Monday, 29 December 2014

Bruce's Car of The Week: Alfa Romeo 147 GTA

Iffy reliability, horrendous understeer and the ability to depreciate in value faster than a politician loses credibility after an election, not a great set of credentials to kick of my latest car of the week is it? These though are just some of the afflictions which hang over this weeks car, the Alfa Romeo 147 GTA and come to think of it the Alfa brand as a whole. My goal then is to educate you, undo the myths and focus in on what a wonderful buy the GTA could actually be.

Italian beauty 

Let us begin by getting some Alfa cliches out of the way before I inevitably slip them into my write up later on, starting with appearances. The 147 GTA is a very pretty car, it embodies all that is good with Italian design and squashes it into a neat hatchback package. Just admire it for minute, the pert rear, short overhangs and low sculpted face of the normal 147 are just enhanced by GTA's wide bumpers, low stance and flared nostrils either side of that iconic vertical grill. The GTA wears it's looks with a certain smugness, it knows how good looking it is, as any true Italian should!


Electronic malfunctions shouldn't be an issue in modern Alfa's 
I guess the next thing your thinking is, like any Italian, I bet it can be a bit of diva when it comes to reliability. Well, no, unreliable GTA's are a bit of a myth. The GTA was and still is a proper performance car, which means the buyers, usually Alfa enthusiasts parted with a lot of cash to own one brand new. This tends to mean they wanted to look after their Alfa and do anything they could to keep it going, so fully documented service books are almost the norm when you start looking at used ones. The common weak points like a cam belt that needs replacing every 60 thousand km's tend to have been done, combine this with regular servicing and your looking at a very reliable engine. Dodgy electronics is also another myth, at least on modern Alfa's, so don't be worried about the ECU suddenly deciding it'd like a day off or the window wipers only working every second Tuesday, that's just no the case any more.

The oily bits

Alfa didn't mess about when it came to picking a power plant for GTA. By drawing on decades worth of producing what can only be described as engine pornography Alfa chose to squeeze into the 147 the last incarnation of their in house V6. Bored out to 3.2 litres and 24 valves it produced 184kw and could take the GTA to 100km/h in 6.4 seconds. With the move for economy and small cc turbo charging well under way the Alfa V6 is an engine of the likes we will never see again, especially squashed into a hot hatchback.
Phwor.... check out those manifolds!

Oily bits cont.

The Q2 diff, if you care for what it looks like
Naturally though shoving a heavy V6 into a FWD hatchback and expecting it to cope when the road got twisty was a tough ask. The GTA suffered with terrible understeer and the standard front differential didn't cope too well with the load, often blowing itself up. However there is a fix for this, a stronger Q2 differential, a direct and easy replacement it not only betters the cars road holding and mechanical strength but is cheap and readily available as it came standard on other Alfa Romeo models. Around $800 should get your GTA set up with a Q2 or you could just buy one with the diff already installed!
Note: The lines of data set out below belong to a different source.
File: run.sh
#!/bin/bash
# OpenROAD 26Q1-2900-gdf79404cd8, Yosys 0.63+post, stock flow scripts
make -C /OpenROAD-flow-scripts/flow DESIGN_CONFIG=/design/flow/config.mk WORK_HOME=/design/flow/orfs finish
File: constraint.sdc
current_design DUT_arithmetic_1

set clk_period 15.4
set clk_io_pct 0.2

create_clock -name clk0 -period $clk_period

set non_clock_inputs [all_inputs -no_clocks]
set_input_delay [expr $clk_period * $clk_io_pct] -clock clk0 $non_clock_inputs
set_output_delay [expr $clk_period * $clk_io_pct] -clock clk0 [all_outputs]
File: config.mk
export PLATFORM = sky130hd
export DESIGN_NAME = DUT_arithmetic_1
export DESIGN_NICKNAME = DUT_arithmetic_1
export VERILOG_FILES = /design/flow/design.v
export SDC_FILE = /design/flow/constraint.sdc
export NUM_CORES = 4
export LEC_CHECK = 1
export CORE_UTILIZATION = 50
<file path="design.v">
`timescale 1ns/1ps
module DUT_power_of_eight(
        input           i_clock,
        input           i_reset_async_n,
        input  [ 3:0]   i_value,
        input           i_status,
        output [60:0]   o_value,
        output          o_status
);
wire [60:0] d2;
wire [60:0] d4;
wire [60:0] d8;
reg [60:0] r2;
reg [60:0] r4;
reg [60:0] r8;
reg [ 2:0] r_status;
always @(posedge i_clock or negedge i_reset_async_n) begin
        if(!i_reset_async_n)begin
                r_status <= 3'd0;
        end else begin
                r_status = {r_status[1:0],i_status};
        end
end
always @(posedge i_clock or negedge i_reset_async_n) begin
        if(!i_reset_async_n)begin
                r2 <= 61'd0;
                r4 <= 61'd0;
                r8 <= 61'd0;
        end else begin
                r2 <= d2;
                r4 <= d4;
                r8 <= d8;
        end
end
assign d2 = i_value * i_value;
assign d4 = r2 * r2;
assign d8 = r4 * r4;
assign o_status = r_status[2];
assign o_value = r8;
endmodule
</file>
<file path="run.sh">
#!/bin/bash
# OpenROAD 26Q1-2900-gdf79404cd8, Yosys 0.63+post, stock flow scripts
make -C /OpenROAD-flow-scripts/flow DESIGN_CONFIG=/design/flow/config.mk WORK_HOME=/design/flow/orfs finish
</file>
<file path="config.mk">
export PLATFORM = sky130hd
export DESIGN_NAME = DUT_power_of_eight
export DESIGN_NICKNAME = DUT_power_of_eight
export VERILOG_FILES = /design/flow/design.v
export SDC_FILE = /design/flow/constraint.sdc
export NUM_CORES = 4
export LEC_CHECK = 1
export CORE_UTILIZATION = 40
</file>
<file path="constraint.sdc">
current_design DUT_power_of_eight

set clk_period 11.9
set clk_io_pct 0.2

create_clock -name clk0 -period $clk_period [get_ports {i_clock}]

set non_clock_inputs [all_inputs -no_clocks]
set_input_delay [expr $clk_period * $clk_io_pct] -clock clk0 $non_clock_inputs
set_output_delay [expr $clk_period * $clk_io_pct] -clock clk0 [all_outputs]
</file>
==> impl_metrics.py <==
# Physical implementation metrics
metrics = {
    "floorplanning": {
        "chipHeight_um": 159,
        "ios": 69,
        "chipArea_um2": 25200,
        "die_w_um": 159,
        "core_area_um2": 24200,
        "initCoreUtil_pct": 40.6,
        "num_rows": 57,
    },
    "global_route": {
        "overflow": 0,
        "grt_max_degree": 56,
        "grt_pass1_vias": 6409,
        "antenna_found_initial": 0,
        "grt_util_all_layers_pct": 14.4,
        "grt_pass1_wl_mm": 28.9,
    },
    "clocking": {
        "clk_pin_slew_ps": 70,
        "postCtsSetupBuffers": 0,
        "cts_tree": "yes",
        "cts_sinks": 55,
        "clock_latency_ps": 310,
        "ctsHoldBuffers": 0,
        "clockRootBuffer": "clkbuf_16",
        "cts_inserted_buffers": 5,
        "cts_buffer_depth": 2,
        "cts-resized-gates": 0,
        "cts_htree_levels": 2,
    },
    "routing": {
        "antenna_cells": 0,
        "drt_iter0_drc": 256,
        "routedWlPerCell_um": 11.7,
        "num_vias": 6347,
        "vias_per_cell": 4.55,
        "drc": 0,
        "antenna_left": 0,
        "detail_route.first_pass.iterations": 4,
        "drt_wl_total_mm": 16.3,
    },
    "setup_path": {
        "slowest_delay_ps": 660,
        "crit_fanout": 16,
        "cp.depth": 23,
        "critPathRequiredTime_ps": 12090,
        "rr_worst_depth": 23,
        "end_kind": "flop",
        "arrival_ps": 7210,
        "path_delay_family": "adder cells",
        "slowest_stage": "dfrtp_1",
        "path_class": "flop to flop",
        "crit_buf_inv": 5,
        "start_kind": "flop",
        "path_common_cell": "fa_1",
        "path_cells": "nand2_1, fa_1, inv_1, fa_1, ha_1, fa_1, fa_1, inv_1, fa_1, inv_1, ha_1, ha_1, inv_1, fa_1, inv_1, ha_1, a21oi_1, nand2_1, o21ai_0, o211ai_1, a31oi_1, o21ai_0, xnor2_1",
    },
    "final_timing": {
        "tightest_slew_ps": 727,
        "finalHoldViolations": 0,
        "rsz0062_at_grt": "false",
        "final_max_slew_viol_count": 0,
        "fin_crit_ps": 7010,
        "relSlewSlack_pct": 51.6,
        "finalSetupViolations": 0,
        "timing.setup.tns_ps": 0,
        "fin_skew_ps": 6.20,
        "period_used_pct": 58.9,
        "max_freq_ghz": 0.143,
    },
    "layout": {
        "drive_gt1_share_pct": 2.24,
        "area_growth_pct": 7.68,
        "n_fill_cell": 2364,
    },
    "logic_synthesis": {
        "seq_area_frac_synth_pct": 14.0,
        "top_cell_area_share_pct": 26.9,
        "common_cells": "inv_1 (296), ha_1 (190), fa_1 (132)",
        "area_leaders": "fa_1 (27%), ha_1 (24%), dfrtp_1 (14%), inv_1 (11%), and2_1 (4.6%)",
        "yosys.area.top_type": "fa_1",
        "syn-cell-area_um2": 9840,
        "top_cell": "inv_1",
        "syn_inst": 1049,
        "yosysWarnings": 1,
        "ys_area_um2": 9840,
        "ys_cells": 1049,
        "ys.flop_type": "dfrtp_1",
        "async_reset_ff_share_pct": 100,
        "syn_avg_cell_area_um2": 9.38,
        "ys_seq_elements": 55,
        "yosys.cell_types.count": 45,
        "synth-edff-count": 0,
    },
    "job": {
        "tool_warnings": 31,
        "cap_violations": 0,
    },
    "placed_design": {
        "gp_congestion": 0.892,
        "portBuffers": 38,
        "dp_hpwl_mm": 14.1,
    },
    "outcome": {
        "status": "completed",
    },
    "worst_hold_path": {
        "hp-class": "flop to flop",
        "holdPathStages": 0,
    },
}
-- cell families after synthesis --
group	count (synthesis)	synth area share, %
AND-OR/OR-AND	92	6.52
other	1	0.0381
AND/OR/NAND/NOR	183	9.78
XOR/XNOR	44	3.92
multiplexers	2	0.229
flip-flops	55	14.0
buffers and inverters	350	14.5
adder cells (fa/ha/maj)	322	51.0
-- flip-flops by register name, indices dropped and copies added (netlist names) --
name      count
r_status      3
r2            7
r8           31
r4           14
-- metrics by stage --
stage | hold WS (ps) | util [%] | instance area, um^2 | setup WS [ps] | cells
4_1_cts | 357 | 43.7 | 10600 | 4940 | 1395
6_report | 354 | 43.7 | 10600 | 4890 | 1395
3_3_place_gp | 333 | 43.0 | 10400 | 5030 | 1387
5_1_grt | 370 | 43.7 | 10600 | 4510 | 1395
2_1_floorplan | 331 | - | 9950 | 5390 | 1078
3_5_place_dp | 340 | 43.0 | 10400 | 4990 | 1387
-- layer usage --
metal | vias to the layer above | global-route usage, % | part of all wire [%] | wire, um
li1 | 3152 | - | - | -
met1 | 3072 | 21.5 | 44 | 7100
met2 | 109 | 23.3 | 50 | 8140
met3 | 14 | 2.61 | 5.2 | 845
met4 | 0 | 1.59 | 1.3 | 207
met5 | - | 0 | 0 | 0
-- worst paths after layout --
path	end	start	slack, ps
max	r8[32]$_DFF_PN0_	r4[4]$_DFF_PN0_	4890
min	r_status[2]$_DFF_PN0_	r_status[1]$_DFF_PN0_	350
max reg2reg	r8[32]$_DFF_PN0_	r4[4]$_DFF_PN0_	4890
min reg2reg	r_status[2]$_DFF_PN0_	r_status[1]$_DFF_PN0_	350
max in group asynchronous	r4[11]$_DFF_PN0_	i_reset_async_n	9200
min in group asynchronous	r8[14]$_DFF_PN0_	i_reset_async_n	2210
-- worst reg2reg max path, cell delays in order (launching register included) --
cell,delay (ps)
dfrtp_1,660
nand2_1,190
fa_1,560
inv_1,50
fa_1,450
ha_1,320
fa_1,500
fa_1,520
inv_1,50
fa_1,490
inv_1,40
ha_1,280
ha_1,280
inv_1,50
fa_1,520
inv_1,40
ha_1,350
a21oi_1,150
nand2_1,60
o21ai_0,540
o211ai_1,250
a31oi_1,270
o21ai_0,140
xnor2_1,140
-- cell type report --
cell class	count	area [um^2]	area share, %
Sequential cell	55	1380	13.0
Inverter	296	1110	10.5
Clock buffer	6	139	1.31
Clock inverter	2	35.0	0.331
Multi-Input combinational cell	673	7140	67.4
Tap cell	324	405	3.83
Timing Repair Buffer	39	383	3.61
-- cell usage in the layout (no fill, tap or decap), types with 3 or more instances in the layout --
master	netlist	final
a21oi_1	30	30
a21o_1	20	20
nand4_1	6	6
nand2_1	65	65
clkdlybuf4s50_1	0	37
o31ai_1	3	3
nor2_1	13	13
xnor2_1	30	30
o21ai_0	13	13
dfrtp_1	55	55
inv_1	296	296
conb_1	1	30
xor2_1	14	14
fa_1	132	132
o21bai_1	4	4
nor2b_1	14	14
nand3_1	3	3
and2_1	72	72
a31oi_1	4	4
o21a_1	3	3
clkbuf_16	0	5
ha_1	190	190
Lastly I come to depreciation, it's what years of bad press will do to a brand and unfortunately the aforementioned foibles, no matter how much they can be disproved have hurt Alfa resale values. Although for potential GTA buyers in Australia I don't see this as a bad thing. What other car can give you so much soulful V6 Italian flair for relatively little cash? I'm struggling to think of one. However, if I do I'll be sure to let you know, after all I wouldn't have much of blog if I couldn't show you awesome European bargains. Which brings me onto this weeks selection of lovely GTA's.

The cheapest well maintained GTV I could find in traditional Alfa red. A whole heap of new parts have been fitted to keep this V6 signing for many more km's, also has the uprated Q2 diff. Bit of lacquer peel on that pretty red paint might be whats pushed the price down. Nothing a good polish shouldn't fix.
2003 Alfa Romeo 147 GTV, $9500

Another 2003 car, this time in silver with black leather. The seller thinks its the best one in the country. It's certainly priced very well and again has been fastidiously well maintained. No mention of the Q2 diff being installed though so might be worth factoring in a bit extra cash for it.
2003 Alfa Romeo 147 GTV, $10000 

My last pick is a little bit more expensive, justifiable I feel as it has very low km's and is a year younger than the other tow above. Again it appears to be another cherished example having been serviced regularly, it also features the uprated diff.
2004 Alfa Romeo 147 GTV, $14000

Left field choice

Not everyone needs nor can afford the mighty GTA though, so this weeks alternative is a 2 litre Twin-Spark 147. Still achingly pretty just minus the body kit. This particular car appears very loved with a recent cam belt change and low km's, it also features a gorgeous red leather interior. How very Italian!